Brief
Scan the entries below. List each line with "refClockOut".
*** Input material
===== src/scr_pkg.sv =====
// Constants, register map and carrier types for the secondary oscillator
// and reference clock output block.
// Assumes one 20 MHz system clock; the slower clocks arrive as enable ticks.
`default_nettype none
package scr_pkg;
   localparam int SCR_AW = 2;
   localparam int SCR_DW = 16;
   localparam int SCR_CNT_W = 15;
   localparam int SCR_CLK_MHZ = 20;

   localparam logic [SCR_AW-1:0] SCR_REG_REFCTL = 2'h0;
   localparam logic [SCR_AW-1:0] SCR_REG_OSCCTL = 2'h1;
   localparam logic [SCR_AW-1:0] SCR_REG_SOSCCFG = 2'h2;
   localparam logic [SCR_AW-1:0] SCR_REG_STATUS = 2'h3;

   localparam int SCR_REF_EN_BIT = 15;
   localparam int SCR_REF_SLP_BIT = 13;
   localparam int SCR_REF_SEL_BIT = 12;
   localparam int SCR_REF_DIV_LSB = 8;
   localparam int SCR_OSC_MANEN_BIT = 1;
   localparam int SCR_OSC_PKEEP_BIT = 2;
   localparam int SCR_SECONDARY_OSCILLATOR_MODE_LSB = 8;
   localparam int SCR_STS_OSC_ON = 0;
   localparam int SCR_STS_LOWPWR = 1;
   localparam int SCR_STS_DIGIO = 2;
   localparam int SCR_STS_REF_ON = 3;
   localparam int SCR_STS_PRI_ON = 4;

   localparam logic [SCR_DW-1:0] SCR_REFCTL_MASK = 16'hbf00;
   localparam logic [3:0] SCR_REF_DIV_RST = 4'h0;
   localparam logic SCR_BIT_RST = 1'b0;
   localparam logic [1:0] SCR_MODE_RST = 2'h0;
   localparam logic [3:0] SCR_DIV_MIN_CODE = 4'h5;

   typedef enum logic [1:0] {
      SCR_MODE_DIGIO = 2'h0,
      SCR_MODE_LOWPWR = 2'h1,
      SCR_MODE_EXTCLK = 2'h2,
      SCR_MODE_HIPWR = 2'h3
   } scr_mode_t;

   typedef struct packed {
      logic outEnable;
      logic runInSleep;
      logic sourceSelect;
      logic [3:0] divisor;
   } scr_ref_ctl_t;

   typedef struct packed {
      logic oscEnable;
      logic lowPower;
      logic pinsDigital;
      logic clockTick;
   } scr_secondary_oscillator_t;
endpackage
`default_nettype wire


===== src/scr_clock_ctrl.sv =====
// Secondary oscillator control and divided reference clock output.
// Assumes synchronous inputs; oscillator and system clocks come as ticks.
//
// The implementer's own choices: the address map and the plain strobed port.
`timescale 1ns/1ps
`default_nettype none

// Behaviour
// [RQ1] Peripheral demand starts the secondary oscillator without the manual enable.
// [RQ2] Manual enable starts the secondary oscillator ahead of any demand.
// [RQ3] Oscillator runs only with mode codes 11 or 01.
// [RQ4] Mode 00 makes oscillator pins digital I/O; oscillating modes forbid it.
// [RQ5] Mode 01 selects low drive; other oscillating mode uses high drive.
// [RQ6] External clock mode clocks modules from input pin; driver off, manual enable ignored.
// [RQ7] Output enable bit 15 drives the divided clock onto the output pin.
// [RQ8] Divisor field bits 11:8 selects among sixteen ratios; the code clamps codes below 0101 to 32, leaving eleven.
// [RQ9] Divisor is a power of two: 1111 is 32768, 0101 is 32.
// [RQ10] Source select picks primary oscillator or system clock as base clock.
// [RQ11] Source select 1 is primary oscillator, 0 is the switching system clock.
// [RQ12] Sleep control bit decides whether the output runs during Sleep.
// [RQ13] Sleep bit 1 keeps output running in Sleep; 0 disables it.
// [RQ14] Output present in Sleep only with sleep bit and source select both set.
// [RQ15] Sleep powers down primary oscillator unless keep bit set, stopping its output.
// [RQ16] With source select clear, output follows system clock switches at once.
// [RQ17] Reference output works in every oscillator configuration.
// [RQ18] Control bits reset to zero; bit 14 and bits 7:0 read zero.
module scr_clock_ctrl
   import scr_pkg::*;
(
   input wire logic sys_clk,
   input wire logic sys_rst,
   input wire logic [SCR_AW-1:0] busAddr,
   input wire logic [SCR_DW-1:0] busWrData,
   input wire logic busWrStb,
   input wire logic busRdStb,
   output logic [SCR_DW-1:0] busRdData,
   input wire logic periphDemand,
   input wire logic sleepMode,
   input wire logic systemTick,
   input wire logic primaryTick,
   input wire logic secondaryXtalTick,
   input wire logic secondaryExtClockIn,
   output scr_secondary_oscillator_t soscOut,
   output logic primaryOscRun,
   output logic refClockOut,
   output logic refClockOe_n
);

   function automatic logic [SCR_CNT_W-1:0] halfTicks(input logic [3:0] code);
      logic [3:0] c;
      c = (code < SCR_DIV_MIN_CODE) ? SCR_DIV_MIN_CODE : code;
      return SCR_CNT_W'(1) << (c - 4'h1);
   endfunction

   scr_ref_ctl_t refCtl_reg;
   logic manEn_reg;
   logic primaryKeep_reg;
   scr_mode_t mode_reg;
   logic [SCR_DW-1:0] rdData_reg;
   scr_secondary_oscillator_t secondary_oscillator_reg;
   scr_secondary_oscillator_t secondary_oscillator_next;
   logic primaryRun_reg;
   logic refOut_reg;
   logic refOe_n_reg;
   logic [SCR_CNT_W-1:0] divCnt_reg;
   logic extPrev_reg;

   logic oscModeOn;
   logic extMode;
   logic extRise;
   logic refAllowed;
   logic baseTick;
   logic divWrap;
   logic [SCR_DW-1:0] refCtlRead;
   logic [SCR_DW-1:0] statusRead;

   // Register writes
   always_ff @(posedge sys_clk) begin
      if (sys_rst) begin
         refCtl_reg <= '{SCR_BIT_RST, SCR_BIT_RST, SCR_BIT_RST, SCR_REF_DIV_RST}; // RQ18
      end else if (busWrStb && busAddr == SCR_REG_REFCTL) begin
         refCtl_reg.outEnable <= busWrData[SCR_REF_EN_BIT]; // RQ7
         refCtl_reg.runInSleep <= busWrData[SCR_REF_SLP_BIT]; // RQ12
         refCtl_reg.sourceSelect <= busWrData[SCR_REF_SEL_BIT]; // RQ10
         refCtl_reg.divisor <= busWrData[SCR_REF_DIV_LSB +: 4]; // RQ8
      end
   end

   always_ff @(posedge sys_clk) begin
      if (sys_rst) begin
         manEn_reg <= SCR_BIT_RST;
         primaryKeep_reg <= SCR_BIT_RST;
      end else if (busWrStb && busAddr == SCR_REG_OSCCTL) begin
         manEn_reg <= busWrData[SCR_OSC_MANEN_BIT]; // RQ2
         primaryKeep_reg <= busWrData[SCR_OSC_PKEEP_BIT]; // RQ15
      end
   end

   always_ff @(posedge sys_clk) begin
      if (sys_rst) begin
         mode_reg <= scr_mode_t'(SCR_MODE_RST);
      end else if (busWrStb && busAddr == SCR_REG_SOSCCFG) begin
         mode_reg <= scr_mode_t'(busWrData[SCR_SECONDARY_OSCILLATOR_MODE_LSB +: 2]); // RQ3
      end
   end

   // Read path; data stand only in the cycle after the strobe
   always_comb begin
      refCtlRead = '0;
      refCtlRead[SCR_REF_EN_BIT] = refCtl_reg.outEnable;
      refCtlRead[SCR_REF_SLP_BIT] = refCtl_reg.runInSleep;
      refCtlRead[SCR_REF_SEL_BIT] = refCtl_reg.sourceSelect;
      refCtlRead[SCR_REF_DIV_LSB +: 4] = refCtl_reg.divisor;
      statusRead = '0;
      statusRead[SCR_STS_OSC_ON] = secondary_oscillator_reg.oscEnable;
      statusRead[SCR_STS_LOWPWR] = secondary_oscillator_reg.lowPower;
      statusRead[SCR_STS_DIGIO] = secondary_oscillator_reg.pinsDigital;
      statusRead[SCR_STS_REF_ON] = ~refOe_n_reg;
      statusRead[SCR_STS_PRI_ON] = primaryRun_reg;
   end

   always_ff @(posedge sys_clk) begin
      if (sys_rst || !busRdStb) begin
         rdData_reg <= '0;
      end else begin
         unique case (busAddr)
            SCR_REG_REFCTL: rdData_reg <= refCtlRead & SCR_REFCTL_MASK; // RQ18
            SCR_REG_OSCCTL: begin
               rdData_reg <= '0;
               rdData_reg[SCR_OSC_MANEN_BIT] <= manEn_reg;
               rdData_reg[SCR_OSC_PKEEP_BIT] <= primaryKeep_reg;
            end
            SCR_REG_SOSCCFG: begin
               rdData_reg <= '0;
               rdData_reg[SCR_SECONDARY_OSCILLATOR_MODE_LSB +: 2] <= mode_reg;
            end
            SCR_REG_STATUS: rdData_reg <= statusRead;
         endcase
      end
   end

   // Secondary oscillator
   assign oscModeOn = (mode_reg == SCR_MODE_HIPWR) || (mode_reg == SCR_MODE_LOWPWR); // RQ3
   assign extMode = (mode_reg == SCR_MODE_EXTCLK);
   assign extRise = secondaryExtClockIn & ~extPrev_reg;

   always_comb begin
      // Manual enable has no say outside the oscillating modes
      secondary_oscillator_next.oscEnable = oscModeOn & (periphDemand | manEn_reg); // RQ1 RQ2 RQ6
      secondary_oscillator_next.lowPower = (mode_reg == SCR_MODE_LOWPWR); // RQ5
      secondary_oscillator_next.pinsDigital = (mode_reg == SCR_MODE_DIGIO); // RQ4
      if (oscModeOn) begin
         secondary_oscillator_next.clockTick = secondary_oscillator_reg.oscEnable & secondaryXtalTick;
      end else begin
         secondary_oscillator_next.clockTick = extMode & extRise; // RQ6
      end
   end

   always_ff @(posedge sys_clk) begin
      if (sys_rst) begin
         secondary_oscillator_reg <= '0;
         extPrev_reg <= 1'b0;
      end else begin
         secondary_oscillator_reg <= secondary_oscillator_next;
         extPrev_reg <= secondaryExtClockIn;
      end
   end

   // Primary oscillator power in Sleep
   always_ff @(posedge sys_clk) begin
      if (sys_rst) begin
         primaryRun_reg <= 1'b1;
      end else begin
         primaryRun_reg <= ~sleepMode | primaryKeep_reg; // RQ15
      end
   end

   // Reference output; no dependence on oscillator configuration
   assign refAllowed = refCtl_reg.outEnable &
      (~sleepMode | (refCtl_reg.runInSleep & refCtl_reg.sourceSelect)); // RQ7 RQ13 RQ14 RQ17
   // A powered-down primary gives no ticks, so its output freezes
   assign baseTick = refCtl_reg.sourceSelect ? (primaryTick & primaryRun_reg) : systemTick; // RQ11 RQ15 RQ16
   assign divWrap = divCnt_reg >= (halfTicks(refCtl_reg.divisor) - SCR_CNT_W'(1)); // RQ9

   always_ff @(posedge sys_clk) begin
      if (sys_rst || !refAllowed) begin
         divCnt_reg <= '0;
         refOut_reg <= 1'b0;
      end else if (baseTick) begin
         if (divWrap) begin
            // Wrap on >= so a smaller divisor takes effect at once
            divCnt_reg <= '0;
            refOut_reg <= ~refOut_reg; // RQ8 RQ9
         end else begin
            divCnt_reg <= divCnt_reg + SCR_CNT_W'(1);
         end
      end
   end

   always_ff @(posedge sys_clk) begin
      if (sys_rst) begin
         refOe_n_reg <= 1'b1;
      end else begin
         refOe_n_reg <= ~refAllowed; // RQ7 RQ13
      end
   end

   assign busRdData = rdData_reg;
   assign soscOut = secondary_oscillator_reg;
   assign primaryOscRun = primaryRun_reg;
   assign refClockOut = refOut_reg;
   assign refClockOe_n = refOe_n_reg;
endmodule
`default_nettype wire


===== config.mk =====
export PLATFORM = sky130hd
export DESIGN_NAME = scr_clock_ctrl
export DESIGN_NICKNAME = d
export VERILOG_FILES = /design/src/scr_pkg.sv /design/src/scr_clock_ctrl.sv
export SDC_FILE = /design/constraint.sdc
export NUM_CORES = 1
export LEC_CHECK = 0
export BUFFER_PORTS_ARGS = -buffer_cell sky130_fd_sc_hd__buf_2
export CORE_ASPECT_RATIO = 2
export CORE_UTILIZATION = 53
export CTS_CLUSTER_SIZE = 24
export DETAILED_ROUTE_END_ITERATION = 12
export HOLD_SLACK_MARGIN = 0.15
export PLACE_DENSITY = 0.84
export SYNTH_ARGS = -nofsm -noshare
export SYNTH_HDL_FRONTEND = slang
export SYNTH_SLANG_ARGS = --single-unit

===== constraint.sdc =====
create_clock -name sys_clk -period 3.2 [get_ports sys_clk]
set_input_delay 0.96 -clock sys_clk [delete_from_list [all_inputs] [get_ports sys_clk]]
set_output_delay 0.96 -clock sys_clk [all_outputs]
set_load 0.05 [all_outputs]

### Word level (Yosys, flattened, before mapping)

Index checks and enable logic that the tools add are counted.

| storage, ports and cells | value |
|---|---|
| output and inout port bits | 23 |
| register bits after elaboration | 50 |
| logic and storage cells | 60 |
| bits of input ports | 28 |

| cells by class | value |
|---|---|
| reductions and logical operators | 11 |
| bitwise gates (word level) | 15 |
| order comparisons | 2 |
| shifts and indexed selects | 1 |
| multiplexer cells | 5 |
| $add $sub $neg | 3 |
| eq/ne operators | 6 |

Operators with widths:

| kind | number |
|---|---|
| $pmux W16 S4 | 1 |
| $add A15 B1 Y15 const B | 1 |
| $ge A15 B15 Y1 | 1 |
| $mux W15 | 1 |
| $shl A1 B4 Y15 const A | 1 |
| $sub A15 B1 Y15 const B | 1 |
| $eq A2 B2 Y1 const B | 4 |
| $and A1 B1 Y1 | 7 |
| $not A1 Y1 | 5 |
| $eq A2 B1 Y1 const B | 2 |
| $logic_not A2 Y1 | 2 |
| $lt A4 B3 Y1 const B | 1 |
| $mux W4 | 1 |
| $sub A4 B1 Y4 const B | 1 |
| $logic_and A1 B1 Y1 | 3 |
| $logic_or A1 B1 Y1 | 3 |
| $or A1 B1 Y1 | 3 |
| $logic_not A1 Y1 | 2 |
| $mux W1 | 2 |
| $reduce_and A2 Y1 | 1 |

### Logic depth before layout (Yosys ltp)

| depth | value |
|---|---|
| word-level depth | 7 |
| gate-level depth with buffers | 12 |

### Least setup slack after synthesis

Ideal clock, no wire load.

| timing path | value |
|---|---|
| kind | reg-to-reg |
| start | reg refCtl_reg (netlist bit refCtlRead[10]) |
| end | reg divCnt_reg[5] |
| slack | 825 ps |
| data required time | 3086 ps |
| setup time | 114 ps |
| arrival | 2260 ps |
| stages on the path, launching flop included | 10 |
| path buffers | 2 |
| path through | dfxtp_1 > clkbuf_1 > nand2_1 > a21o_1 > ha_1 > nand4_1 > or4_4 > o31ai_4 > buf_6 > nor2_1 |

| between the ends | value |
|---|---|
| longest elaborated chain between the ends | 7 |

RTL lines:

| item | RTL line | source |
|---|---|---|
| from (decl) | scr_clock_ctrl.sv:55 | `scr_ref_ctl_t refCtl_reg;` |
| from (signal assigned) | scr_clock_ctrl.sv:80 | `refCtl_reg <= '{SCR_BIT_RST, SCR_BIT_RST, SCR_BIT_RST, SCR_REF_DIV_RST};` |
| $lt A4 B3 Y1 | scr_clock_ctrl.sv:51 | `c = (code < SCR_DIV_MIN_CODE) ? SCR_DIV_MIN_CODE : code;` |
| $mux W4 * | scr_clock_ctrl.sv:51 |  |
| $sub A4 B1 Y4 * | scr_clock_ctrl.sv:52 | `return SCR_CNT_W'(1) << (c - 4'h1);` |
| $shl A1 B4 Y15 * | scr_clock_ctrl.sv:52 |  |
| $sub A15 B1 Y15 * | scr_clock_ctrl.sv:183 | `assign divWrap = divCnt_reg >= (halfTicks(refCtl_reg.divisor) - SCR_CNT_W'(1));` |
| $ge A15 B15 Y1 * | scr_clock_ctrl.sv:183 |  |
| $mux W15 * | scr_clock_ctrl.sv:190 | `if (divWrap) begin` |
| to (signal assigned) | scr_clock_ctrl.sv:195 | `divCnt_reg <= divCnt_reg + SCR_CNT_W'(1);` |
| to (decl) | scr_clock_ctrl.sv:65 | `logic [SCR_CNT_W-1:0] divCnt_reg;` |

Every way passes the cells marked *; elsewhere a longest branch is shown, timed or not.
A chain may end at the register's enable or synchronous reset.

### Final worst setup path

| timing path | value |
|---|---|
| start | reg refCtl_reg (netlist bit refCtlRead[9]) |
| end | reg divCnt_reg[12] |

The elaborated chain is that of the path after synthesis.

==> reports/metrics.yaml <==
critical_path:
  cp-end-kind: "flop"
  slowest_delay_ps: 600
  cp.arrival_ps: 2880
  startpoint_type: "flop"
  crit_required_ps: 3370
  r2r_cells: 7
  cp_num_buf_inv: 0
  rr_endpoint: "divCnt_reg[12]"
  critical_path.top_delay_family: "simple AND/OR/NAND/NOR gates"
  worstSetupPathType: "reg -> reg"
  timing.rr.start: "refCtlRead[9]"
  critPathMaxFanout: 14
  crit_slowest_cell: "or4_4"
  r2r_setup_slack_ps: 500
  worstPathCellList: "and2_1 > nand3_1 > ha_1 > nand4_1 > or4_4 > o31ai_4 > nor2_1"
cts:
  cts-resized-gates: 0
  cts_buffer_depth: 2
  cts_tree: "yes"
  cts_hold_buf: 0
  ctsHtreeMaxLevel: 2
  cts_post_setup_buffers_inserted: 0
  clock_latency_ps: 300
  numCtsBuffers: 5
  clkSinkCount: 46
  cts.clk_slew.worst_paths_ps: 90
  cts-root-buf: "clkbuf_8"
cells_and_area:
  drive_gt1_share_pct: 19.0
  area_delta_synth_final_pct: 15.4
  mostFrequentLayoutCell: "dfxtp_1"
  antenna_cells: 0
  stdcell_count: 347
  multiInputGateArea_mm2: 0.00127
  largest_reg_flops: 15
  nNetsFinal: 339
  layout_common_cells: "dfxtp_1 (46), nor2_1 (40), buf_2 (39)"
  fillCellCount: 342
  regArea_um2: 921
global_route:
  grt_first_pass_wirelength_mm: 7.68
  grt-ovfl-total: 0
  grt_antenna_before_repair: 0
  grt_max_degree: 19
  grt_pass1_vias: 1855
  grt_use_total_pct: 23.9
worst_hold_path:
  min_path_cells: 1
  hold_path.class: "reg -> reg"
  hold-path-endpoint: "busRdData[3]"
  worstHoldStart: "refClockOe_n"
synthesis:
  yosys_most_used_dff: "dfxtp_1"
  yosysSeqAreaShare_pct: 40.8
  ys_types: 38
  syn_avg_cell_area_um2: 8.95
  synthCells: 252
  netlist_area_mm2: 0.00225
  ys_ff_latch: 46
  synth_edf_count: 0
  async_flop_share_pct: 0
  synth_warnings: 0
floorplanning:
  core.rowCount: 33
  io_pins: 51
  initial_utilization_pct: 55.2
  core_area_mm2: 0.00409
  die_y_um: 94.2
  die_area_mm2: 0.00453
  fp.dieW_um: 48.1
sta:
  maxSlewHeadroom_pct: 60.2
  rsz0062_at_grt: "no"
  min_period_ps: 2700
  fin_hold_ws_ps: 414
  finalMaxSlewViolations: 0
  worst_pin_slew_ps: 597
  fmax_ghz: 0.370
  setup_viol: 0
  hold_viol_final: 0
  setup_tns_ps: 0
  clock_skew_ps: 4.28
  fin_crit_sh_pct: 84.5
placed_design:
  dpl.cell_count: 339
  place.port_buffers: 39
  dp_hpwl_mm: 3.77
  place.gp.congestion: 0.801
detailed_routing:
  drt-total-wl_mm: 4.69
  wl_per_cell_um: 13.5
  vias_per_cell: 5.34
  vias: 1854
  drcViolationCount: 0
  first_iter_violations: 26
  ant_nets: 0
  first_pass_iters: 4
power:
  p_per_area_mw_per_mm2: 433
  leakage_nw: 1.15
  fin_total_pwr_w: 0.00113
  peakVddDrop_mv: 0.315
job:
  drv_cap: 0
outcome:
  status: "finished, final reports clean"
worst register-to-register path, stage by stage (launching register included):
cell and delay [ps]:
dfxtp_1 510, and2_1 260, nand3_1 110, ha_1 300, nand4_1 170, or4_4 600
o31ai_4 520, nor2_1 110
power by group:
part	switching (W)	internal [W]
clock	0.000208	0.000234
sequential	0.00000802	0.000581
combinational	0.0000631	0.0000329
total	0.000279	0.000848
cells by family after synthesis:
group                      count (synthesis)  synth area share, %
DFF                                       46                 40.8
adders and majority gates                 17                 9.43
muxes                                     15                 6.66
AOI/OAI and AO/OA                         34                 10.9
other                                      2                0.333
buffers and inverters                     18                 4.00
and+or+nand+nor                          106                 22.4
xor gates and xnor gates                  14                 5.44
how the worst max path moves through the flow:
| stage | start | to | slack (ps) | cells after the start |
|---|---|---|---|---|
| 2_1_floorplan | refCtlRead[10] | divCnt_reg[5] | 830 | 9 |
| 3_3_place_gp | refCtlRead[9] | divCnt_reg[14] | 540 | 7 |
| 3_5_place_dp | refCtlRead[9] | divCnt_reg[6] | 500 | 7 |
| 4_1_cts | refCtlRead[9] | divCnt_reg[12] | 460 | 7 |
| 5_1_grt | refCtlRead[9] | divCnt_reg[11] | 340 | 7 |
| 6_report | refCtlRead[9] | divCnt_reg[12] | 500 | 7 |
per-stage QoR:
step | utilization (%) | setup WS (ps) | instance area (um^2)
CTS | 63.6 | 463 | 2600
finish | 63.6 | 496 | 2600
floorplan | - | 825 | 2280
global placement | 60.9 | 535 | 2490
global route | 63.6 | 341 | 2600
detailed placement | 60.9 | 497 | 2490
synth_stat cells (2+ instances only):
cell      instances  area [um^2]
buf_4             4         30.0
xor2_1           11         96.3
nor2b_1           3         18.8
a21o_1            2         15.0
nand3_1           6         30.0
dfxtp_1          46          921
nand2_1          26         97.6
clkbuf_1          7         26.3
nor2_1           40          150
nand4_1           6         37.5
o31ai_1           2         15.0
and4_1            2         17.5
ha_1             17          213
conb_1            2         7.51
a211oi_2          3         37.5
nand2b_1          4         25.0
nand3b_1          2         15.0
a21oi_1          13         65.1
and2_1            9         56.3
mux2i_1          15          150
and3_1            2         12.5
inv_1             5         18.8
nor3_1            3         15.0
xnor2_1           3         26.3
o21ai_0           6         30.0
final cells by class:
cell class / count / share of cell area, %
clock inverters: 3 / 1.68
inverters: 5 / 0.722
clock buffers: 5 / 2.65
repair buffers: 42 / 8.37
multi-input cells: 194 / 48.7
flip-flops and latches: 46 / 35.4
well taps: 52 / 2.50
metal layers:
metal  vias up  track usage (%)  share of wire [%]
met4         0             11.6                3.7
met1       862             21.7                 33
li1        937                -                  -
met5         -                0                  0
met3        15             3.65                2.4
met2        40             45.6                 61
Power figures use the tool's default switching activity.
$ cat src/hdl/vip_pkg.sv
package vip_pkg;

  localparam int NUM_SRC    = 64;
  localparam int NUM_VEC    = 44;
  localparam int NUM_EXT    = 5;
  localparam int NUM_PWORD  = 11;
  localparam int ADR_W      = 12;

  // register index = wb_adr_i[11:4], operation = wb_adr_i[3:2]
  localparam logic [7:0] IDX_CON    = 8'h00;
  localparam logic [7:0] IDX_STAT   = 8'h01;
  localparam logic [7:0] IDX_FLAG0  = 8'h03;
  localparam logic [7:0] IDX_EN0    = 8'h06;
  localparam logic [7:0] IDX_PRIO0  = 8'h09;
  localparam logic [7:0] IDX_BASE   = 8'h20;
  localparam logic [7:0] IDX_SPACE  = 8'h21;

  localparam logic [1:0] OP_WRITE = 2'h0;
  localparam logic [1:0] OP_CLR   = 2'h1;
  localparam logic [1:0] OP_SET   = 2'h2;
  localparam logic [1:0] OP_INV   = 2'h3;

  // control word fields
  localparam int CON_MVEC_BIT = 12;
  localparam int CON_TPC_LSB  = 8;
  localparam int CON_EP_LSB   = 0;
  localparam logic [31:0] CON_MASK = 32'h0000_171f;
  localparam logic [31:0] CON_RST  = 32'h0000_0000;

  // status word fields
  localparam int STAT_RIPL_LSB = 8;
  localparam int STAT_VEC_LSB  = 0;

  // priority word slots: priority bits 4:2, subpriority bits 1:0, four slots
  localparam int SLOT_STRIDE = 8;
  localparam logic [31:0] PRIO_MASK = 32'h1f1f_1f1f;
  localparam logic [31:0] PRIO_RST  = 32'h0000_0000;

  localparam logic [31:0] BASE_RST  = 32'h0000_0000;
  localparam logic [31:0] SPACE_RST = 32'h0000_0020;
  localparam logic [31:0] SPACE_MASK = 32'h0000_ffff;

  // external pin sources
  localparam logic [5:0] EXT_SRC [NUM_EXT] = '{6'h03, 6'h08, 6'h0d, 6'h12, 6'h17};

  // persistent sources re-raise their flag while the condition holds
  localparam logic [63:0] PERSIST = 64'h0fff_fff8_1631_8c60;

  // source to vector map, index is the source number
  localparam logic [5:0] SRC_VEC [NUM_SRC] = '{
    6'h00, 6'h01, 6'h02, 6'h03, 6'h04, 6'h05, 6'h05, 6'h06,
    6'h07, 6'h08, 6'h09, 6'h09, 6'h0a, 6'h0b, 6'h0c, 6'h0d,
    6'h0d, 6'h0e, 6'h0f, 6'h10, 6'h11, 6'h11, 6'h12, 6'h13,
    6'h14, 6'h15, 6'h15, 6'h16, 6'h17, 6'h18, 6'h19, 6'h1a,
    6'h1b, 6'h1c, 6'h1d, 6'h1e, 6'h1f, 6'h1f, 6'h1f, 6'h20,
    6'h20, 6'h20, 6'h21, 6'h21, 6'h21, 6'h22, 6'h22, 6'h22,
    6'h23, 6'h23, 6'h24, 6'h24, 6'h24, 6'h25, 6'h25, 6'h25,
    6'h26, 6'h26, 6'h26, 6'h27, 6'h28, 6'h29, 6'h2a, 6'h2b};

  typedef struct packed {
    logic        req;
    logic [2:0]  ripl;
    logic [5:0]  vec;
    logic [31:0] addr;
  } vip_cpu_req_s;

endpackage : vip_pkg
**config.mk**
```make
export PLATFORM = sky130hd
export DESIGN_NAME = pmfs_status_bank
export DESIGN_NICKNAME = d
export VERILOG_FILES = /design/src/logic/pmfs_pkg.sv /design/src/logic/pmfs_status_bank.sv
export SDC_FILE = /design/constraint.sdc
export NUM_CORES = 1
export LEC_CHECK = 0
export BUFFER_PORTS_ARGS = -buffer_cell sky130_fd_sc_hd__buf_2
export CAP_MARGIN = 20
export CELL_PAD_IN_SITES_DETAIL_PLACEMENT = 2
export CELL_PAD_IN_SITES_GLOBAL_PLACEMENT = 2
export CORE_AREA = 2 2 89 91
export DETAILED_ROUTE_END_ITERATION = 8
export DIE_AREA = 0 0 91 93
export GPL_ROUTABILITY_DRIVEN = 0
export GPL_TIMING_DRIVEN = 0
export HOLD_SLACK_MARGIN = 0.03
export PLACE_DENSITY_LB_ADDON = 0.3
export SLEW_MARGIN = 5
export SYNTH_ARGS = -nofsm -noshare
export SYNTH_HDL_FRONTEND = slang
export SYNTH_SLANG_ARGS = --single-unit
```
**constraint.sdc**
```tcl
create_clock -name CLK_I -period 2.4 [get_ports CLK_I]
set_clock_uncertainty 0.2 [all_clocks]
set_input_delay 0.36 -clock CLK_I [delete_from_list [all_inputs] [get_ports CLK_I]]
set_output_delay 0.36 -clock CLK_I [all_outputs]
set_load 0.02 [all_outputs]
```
******
Response
   output logic refClockOut,
   assign refClockOut = refOut_reg;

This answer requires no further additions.